### EXERCISE DATA
● ● ● ● ● ● ●

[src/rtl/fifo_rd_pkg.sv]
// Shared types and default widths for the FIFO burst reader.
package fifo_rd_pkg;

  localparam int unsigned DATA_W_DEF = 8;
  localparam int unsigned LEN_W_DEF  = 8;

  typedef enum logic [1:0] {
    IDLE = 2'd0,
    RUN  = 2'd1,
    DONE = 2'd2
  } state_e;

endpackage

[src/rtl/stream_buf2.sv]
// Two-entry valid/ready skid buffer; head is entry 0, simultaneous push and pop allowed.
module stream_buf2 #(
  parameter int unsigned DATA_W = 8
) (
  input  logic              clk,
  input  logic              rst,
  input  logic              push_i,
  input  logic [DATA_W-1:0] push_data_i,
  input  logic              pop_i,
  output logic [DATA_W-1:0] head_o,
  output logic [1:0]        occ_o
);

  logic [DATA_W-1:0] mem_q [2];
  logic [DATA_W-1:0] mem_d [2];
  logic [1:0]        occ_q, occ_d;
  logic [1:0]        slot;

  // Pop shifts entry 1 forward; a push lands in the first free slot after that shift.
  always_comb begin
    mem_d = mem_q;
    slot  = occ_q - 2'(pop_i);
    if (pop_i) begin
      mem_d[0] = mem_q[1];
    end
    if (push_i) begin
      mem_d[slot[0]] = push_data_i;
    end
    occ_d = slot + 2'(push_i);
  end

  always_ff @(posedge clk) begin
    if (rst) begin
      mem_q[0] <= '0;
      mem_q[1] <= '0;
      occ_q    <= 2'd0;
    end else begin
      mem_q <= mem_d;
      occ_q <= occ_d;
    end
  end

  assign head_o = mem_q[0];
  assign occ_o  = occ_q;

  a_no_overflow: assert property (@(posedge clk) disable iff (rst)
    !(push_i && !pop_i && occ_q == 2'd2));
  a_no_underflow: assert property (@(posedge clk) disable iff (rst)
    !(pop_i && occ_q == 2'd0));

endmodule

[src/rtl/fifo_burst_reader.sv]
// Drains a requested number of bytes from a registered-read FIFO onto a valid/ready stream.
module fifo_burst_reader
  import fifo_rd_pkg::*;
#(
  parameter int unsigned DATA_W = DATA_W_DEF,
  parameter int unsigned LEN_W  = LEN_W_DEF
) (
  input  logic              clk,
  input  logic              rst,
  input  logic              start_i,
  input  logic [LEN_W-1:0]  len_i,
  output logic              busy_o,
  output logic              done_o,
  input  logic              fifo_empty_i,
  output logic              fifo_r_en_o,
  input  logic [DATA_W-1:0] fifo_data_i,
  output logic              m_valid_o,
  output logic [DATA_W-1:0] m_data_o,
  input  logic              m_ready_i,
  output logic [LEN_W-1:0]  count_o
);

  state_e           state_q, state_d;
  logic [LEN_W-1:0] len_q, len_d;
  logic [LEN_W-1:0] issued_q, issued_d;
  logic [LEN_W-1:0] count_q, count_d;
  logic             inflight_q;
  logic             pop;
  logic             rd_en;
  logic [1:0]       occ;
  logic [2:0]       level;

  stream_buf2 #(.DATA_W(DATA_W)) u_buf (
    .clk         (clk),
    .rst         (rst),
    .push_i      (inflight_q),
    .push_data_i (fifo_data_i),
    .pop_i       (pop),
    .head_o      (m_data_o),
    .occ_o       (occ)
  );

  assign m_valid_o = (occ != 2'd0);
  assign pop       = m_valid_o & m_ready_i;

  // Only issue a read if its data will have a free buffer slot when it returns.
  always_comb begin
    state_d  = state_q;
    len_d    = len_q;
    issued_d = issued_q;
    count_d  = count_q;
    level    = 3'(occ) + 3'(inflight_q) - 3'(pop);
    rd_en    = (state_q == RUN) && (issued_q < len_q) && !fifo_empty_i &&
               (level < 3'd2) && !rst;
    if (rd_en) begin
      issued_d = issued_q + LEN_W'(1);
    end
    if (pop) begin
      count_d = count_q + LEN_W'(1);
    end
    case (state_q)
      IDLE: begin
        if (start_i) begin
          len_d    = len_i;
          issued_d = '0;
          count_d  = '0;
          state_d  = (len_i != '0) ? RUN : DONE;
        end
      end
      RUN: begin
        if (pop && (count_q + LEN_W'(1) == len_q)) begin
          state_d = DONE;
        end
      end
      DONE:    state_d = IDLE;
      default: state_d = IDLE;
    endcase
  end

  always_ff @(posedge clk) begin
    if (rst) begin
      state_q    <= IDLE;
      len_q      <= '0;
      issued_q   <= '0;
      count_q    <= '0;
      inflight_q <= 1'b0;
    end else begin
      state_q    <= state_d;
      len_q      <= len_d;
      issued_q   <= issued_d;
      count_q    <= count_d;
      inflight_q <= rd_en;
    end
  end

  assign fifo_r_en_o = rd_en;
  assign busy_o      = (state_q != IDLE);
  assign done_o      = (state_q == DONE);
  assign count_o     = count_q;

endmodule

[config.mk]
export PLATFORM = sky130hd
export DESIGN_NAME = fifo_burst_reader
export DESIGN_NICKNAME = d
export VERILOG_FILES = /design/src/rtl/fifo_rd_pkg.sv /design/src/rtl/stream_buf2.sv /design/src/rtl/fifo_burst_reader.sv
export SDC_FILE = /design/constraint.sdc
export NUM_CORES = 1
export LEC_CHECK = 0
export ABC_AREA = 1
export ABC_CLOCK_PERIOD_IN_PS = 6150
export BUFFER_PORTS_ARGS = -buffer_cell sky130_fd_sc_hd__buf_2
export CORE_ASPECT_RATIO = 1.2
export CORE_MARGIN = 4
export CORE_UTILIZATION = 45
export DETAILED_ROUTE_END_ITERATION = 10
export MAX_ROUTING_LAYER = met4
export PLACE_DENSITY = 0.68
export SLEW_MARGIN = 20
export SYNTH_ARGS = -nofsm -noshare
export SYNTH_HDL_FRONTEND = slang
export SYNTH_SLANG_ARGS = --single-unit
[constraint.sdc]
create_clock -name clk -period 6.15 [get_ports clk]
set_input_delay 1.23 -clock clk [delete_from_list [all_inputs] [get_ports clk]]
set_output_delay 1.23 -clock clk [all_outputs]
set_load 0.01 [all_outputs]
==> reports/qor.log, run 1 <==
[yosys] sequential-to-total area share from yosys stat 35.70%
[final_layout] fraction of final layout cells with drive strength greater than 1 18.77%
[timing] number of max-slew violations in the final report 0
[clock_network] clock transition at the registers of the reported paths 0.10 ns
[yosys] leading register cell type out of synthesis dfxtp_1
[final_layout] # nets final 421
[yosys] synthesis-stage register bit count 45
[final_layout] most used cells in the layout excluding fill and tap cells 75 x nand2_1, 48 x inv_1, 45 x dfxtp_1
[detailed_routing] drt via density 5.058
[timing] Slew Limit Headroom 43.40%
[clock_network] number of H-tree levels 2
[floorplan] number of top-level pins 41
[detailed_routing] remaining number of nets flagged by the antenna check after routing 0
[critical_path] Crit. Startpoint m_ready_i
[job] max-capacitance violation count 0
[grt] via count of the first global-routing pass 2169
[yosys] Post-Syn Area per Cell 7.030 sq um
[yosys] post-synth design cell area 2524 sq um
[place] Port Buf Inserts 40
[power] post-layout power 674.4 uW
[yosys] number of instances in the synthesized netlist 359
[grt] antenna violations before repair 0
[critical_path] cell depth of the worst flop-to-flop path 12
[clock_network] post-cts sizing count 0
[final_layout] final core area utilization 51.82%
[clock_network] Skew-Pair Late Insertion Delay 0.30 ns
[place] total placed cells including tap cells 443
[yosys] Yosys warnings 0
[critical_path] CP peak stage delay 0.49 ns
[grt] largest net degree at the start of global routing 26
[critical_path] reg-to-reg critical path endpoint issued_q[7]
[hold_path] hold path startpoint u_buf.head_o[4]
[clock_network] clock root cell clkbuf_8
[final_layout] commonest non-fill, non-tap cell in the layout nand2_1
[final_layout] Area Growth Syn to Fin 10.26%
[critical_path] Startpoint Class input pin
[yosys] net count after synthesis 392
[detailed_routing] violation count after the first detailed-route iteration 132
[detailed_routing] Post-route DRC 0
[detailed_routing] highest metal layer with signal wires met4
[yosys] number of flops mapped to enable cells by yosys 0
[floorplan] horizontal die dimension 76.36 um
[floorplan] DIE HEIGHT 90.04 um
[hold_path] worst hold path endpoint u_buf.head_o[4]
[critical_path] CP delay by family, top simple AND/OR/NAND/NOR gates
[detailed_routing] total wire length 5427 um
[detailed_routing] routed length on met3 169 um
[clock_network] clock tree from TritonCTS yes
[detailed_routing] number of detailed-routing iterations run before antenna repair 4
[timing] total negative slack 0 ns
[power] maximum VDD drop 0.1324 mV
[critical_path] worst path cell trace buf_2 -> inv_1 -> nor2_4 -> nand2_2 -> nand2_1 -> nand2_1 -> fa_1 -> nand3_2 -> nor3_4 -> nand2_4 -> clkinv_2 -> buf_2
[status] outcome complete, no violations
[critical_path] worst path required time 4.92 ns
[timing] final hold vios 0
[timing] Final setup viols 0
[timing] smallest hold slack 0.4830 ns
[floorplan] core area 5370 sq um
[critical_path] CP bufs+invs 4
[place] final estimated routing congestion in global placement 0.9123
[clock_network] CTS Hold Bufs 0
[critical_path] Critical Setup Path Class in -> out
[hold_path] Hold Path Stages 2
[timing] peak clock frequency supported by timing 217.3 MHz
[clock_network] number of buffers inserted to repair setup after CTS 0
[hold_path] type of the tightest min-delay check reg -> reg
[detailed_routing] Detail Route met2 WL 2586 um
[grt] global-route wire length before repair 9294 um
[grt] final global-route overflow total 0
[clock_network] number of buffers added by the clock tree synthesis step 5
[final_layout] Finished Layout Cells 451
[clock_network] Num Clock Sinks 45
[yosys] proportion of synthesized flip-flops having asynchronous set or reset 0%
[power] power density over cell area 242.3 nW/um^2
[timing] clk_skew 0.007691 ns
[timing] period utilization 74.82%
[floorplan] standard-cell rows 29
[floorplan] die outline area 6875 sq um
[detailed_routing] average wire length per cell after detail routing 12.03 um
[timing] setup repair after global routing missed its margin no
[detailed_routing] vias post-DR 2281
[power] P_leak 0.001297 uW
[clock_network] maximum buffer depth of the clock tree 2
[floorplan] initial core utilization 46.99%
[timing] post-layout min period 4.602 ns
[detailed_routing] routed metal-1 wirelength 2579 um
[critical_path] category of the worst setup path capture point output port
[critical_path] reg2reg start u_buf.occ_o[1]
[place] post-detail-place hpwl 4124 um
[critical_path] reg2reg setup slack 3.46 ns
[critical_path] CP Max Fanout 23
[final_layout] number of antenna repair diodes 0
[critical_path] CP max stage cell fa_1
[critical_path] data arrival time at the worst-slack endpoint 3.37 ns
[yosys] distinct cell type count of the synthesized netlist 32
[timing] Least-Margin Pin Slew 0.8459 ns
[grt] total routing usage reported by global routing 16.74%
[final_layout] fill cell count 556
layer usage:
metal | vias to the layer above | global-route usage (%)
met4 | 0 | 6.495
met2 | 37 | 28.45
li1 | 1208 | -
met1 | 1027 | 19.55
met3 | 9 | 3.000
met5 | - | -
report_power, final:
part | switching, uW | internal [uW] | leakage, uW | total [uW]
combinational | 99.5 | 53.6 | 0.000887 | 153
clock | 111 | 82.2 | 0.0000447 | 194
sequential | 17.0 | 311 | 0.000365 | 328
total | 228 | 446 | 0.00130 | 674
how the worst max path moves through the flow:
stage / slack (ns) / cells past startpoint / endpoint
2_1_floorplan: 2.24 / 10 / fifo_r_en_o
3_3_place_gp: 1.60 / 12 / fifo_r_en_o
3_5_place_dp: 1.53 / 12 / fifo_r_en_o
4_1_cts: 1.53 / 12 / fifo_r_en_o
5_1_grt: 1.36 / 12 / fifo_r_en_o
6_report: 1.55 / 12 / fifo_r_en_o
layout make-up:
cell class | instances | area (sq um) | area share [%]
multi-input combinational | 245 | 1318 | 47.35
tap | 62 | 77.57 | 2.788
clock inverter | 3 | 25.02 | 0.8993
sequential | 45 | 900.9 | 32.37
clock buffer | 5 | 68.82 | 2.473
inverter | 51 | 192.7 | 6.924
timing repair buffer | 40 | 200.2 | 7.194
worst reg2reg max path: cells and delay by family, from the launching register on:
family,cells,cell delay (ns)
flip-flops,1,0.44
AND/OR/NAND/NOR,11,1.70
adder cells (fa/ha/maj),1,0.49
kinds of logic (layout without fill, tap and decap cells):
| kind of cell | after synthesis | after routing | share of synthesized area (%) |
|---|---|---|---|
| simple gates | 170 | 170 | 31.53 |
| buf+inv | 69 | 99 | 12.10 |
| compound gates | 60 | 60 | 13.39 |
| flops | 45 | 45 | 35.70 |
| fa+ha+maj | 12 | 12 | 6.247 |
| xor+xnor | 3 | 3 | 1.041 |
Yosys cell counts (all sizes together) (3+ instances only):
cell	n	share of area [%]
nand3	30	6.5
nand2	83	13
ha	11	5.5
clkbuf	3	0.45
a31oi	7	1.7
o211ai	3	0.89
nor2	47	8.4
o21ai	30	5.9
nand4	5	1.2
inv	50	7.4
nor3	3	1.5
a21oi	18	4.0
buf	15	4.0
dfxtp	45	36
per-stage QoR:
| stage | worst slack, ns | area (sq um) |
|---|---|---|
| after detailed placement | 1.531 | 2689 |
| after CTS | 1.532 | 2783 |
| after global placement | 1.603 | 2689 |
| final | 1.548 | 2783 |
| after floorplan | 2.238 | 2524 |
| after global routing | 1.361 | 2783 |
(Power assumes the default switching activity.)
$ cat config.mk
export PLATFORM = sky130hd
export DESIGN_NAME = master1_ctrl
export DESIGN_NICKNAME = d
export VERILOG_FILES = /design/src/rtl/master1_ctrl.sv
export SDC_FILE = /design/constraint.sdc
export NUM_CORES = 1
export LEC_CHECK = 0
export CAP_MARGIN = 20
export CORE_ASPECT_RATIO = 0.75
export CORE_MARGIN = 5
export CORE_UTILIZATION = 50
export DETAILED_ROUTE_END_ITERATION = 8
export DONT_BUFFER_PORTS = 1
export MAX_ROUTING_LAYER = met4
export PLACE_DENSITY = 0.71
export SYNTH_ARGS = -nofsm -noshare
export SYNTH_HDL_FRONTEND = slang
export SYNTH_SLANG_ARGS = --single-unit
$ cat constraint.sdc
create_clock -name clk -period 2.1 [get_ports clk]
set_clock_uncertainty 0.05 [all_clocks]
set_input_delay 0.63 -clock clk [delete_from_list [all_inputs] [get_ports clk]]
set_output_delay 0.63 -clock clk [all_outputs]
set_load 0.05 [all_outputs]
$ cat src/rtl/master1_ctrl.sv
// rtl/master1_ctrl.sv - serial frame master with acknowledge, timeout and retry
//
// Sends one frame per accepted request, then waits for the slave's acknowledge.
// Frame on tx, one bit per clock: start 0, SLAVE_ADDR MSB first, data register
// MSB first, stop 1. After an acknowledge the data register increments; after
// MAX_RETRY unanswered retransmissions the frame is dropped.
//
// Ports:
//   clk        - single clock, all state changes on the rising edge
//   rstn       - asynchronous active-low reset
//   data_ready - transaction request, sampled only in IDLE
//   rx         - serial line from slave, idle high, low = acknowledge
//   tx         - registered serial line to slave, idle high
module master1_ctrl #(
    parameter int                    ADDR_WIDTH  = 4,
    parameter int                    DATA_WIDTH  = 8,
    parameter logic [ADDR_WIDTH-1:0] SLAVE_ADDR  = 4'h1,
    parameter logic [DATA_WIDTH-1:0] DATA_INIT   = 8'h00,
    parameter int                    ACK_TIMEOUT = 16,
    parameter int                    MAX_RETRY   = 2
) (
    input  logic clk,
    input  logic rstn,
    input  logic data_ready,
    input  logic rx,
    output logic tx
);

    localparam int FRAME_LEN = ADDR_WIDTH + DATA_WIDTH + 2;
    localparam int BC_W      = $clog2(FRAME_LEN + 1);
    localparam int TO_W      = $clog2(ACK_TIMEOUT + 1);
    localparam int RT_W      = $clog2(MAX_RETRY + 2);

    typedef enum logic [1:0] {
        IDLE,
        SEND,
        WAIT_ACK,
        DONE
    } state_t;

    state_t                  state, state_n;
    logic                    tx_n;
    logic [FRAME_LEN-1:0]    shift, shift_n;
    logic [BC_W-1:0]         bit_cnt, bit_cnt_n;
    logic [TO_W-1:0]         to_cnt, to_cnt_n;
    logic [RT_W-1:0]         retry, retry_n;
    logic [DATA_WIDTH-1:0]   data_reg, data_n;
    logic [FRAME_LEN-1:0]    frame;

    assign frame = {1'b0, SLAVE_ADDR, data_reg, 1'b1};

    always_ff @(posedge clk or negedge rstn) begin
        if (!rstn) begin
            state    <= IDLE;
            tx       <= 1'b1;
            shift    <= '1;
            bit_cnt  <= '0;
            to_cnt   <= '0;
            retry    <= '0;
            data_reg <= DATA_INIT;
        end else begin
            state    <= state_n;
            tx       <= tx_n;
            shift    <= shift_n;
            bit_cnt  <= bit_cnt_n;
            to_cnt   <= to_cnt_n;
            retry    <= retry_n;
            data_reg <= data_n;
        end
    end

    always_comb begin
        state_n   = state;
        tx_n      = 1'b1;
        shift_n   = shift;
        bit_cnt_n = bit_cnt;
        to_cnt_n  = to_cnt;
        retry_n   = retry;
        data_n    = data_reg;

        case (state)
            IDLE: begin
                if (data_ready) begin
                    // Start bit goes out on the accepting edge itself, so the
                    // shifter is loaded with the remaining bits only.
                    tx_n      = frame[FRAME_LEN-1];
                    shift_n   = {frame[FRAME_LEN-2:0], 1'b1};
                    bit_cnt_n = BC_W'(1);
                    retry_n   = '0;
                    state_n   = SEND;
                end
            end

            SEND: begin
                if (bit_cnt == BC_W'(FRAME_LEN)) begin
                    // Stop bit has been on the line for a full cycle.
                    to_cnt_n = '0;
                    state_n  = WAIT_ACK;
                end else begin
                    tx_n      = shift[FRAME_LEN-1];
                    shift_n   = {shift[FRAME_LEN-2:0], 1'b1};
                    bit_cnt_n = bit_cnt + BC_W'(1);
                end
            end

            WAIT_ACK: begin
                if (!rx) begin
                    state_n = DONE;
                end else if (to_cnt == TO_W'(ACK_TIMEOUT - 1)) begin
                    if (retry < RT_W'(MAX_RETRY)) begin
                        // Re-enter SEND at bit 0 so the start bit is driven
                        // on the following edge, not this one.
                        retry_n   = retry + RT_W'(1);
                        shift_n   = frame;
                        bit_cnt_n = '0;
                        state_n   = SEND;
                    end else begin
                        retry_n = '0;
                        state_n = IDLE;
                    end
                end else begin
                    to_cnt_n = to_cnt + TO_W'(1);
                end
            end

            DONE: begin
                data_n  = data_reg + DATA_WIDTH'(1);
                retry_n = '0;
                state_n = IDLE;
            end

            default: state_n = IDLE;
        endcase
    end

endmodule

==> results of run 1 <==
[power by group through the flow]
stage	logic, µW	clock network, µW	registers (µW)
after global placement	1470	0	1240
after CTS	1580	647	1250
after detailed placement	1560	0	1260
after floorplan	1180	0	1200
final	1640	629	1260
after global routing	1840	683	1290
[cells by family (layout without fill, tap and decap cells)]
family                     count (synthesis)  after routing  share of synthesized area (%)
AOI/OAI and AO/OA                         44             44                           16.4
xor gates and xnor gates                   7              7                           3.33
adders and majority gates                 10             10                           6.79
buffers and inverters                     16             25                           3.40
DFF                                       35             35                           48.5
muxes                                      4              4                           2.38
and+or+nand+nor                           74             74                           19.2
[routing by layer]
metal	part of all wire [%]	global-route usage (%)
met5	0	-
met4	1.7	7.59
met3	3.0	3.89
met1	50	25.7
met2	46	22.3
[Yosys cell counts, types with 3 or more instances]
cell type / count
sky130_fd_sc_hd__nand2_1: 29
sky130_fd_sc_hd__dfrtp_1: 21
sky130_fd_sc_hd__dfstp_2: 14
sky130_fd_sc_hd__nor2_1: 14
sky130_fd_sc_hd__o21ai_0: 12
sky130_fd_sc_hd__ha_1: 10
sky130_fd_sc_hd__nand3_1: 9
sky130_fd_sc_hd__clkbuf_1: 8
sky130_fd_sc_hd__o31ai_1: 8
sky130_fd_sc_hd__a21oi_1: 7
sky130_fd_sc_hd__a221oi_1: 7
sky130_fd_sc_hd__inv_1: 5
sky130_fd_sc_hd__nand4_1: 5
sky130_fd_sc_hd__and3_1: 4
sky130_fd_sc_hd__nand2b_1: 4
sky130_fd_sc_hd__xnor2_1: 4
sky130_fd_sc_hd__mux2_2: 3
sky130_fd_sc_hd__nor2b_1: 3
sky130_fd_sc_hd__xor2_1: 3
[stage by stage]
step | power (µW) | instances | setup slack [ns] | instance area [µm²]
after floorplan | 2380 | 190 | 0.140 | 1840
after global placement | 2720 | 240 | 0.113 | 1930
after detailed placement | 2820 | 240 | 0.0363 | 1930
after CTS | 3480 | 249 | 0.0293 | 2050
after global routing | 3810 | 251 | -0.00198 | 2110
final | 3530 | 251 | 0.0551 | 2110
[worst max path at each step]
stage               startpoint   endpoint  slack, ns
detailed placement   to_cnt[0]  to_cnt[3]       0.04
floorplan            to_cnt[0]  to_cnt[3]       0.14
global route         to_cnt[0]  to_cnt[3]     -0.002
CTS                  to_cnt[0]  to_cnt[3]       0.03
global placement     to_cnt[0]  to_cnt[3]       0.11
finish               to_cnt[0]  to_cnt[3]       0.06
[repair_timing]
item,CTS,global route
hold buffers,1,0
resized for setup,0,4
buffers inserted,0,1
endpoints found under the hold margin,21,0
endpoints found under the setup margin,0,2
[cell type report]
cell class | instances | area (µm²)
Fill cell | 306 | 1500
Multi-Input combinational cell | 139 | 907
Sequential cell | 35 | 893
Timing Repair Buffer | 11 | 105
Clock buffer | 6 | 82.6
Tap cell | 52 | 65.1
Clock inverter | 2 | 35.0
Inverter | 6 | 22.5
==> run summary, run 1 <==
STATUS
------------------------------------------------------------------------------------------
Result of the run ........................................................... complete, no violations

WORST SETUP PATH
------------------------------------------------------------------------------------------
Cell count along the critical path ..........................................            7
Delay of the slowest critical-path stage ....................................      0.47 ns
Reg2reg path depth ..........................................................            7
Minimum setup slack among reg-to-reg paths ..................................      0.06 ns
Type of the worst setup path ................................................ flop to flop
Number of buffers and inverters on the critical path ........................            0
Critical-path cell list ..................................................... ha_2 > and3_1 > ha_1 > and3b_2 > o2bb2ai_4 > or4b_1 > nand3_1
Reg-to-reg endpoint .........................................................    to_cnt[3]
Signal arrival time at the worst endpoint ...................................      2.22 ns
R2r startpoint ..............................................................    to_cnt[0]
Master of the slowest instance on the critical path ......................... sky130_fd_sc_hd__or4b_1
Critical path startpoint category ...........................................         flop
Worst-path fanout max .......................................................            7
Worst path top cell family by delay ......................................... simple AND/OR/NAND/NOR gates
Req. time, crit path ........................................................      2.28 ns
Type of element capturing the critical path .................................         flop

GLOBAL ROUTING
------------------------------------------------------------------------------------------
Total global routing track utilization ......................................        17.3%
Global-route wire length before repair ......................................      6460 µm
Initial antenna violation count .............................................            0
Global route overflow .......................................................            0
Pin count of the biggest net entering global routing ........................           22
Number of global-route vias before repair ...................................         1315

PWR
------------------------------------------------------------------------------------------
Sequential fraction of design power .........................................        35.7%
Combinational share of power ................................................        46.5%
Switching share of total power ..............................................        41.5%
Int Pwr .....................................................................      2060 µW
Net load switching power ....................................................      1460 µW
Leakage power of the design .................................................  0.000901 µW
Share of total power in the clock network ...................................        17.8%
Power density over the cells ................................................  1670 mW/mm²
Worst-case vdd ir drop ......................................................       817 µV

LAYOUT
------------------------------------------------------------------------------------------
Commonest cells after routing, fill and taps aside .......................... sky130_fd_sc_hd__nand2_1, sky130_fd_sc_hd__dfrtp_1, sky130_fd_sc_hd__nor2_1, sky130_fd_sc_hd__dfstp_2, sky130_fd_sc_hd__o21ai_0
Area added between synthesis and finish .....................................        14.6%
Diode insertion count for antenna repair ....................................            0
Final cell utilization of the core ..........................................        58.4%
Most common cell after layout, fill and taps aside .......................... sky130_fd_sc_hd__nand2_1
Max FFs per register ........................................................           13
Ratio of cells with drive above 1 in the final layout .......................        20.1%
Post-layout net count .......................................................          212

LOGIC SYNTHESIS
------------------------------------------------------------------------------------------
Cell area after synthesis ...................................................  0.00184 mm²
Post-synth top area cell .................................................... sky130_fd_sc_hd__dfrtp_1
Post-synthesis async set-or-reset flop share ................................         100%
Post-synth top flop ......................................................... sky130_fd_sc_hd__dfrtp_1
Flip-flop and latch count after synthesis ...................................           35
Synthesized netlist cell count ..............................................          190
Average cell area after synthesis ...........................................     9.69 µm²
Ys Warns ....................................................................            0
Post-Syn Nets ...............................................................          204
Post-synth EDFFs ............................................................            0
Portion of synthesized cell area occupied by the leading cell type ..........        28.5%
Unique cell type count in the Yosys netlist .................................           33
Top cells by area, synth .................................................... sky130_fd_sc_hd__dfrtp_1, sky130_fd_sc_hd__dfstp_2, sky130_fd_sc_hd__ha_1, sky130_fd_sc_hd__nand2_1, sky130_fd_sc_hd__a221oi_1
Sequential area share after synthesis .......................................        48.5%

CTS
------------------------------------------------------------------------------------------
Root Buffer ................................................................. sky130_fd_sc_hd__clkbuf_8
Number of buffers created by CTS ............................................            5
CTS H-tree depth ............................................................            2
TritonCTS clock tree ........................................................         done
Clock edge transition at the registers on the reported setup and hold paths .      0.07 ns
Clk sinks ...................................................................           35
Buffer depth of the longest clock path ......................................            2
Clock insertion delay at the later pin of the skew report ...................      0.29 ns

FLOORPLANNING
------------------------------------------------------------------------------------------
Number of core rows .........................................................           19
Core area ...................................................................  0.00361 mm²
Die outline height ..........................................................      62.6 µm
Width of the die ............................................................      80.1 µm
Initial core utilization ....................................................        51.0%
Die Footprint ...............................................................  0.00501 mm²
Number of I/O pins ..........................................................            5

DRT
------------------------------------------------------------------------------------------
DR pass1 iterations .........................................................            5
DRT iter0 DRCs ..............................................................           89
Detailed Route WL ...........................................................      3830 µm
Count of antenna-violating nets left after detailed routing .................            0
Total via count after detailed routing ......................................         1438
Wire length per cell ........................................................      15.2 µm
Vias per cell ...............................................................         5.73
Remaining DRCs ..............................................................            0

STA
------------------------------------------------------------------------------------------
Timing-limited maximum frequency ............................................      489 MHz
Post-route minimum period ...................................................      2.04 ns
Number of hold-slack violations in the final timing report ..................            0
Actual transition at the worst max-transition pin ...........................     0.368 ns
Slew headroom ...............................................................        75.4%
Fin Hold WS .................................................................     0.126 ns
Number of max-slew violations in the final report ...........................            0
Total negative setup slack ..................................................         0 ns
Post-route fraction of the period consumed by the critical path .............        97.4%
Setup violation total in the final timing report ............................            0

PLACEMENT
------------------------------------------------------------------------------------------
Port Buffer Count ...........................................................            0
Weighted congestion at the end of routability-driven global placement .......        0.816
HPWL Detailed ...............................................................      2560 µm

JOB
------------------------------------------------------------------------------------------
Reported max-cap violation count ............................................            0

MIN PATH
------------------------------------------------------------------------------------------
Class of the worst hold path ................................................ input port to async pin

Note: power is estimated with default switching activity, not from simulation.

● ● ● ● ● ● ●

### EXERCISE GOAL
Beginning with the line that has "Buffer depth of the longest" and ending with the line that has "Detailed Route WL", set down the lines above exactly and include no others.

### RESPONSE FOR THIS EXERCISE
Buffer depth of the longest clock path ......................................            2
Clock insertion delay at the later pin of the skew report ...................      0.29 ns

FLOORPLANNING
------------------------------------------------------------------------------------------
Number of core rows .........................................................           19
Core area ...................................................................  0.00361 mm²
Die outline height ..........................................................      62.6 µm
Width of the die ............................................................      80.1 µm
Initial core utilization ....................................................        51.0%
Die Footprint ...............................................................  0.00501 mm²
Number of I/O pins ..........................................................            5

DRT
------------------------------------------------------------------------------------------
DR pass1 iterations .........................................................            5
DRT iter0 DRCs ..............................................................           89
Detailed Route WL ...........................................................      3830 µm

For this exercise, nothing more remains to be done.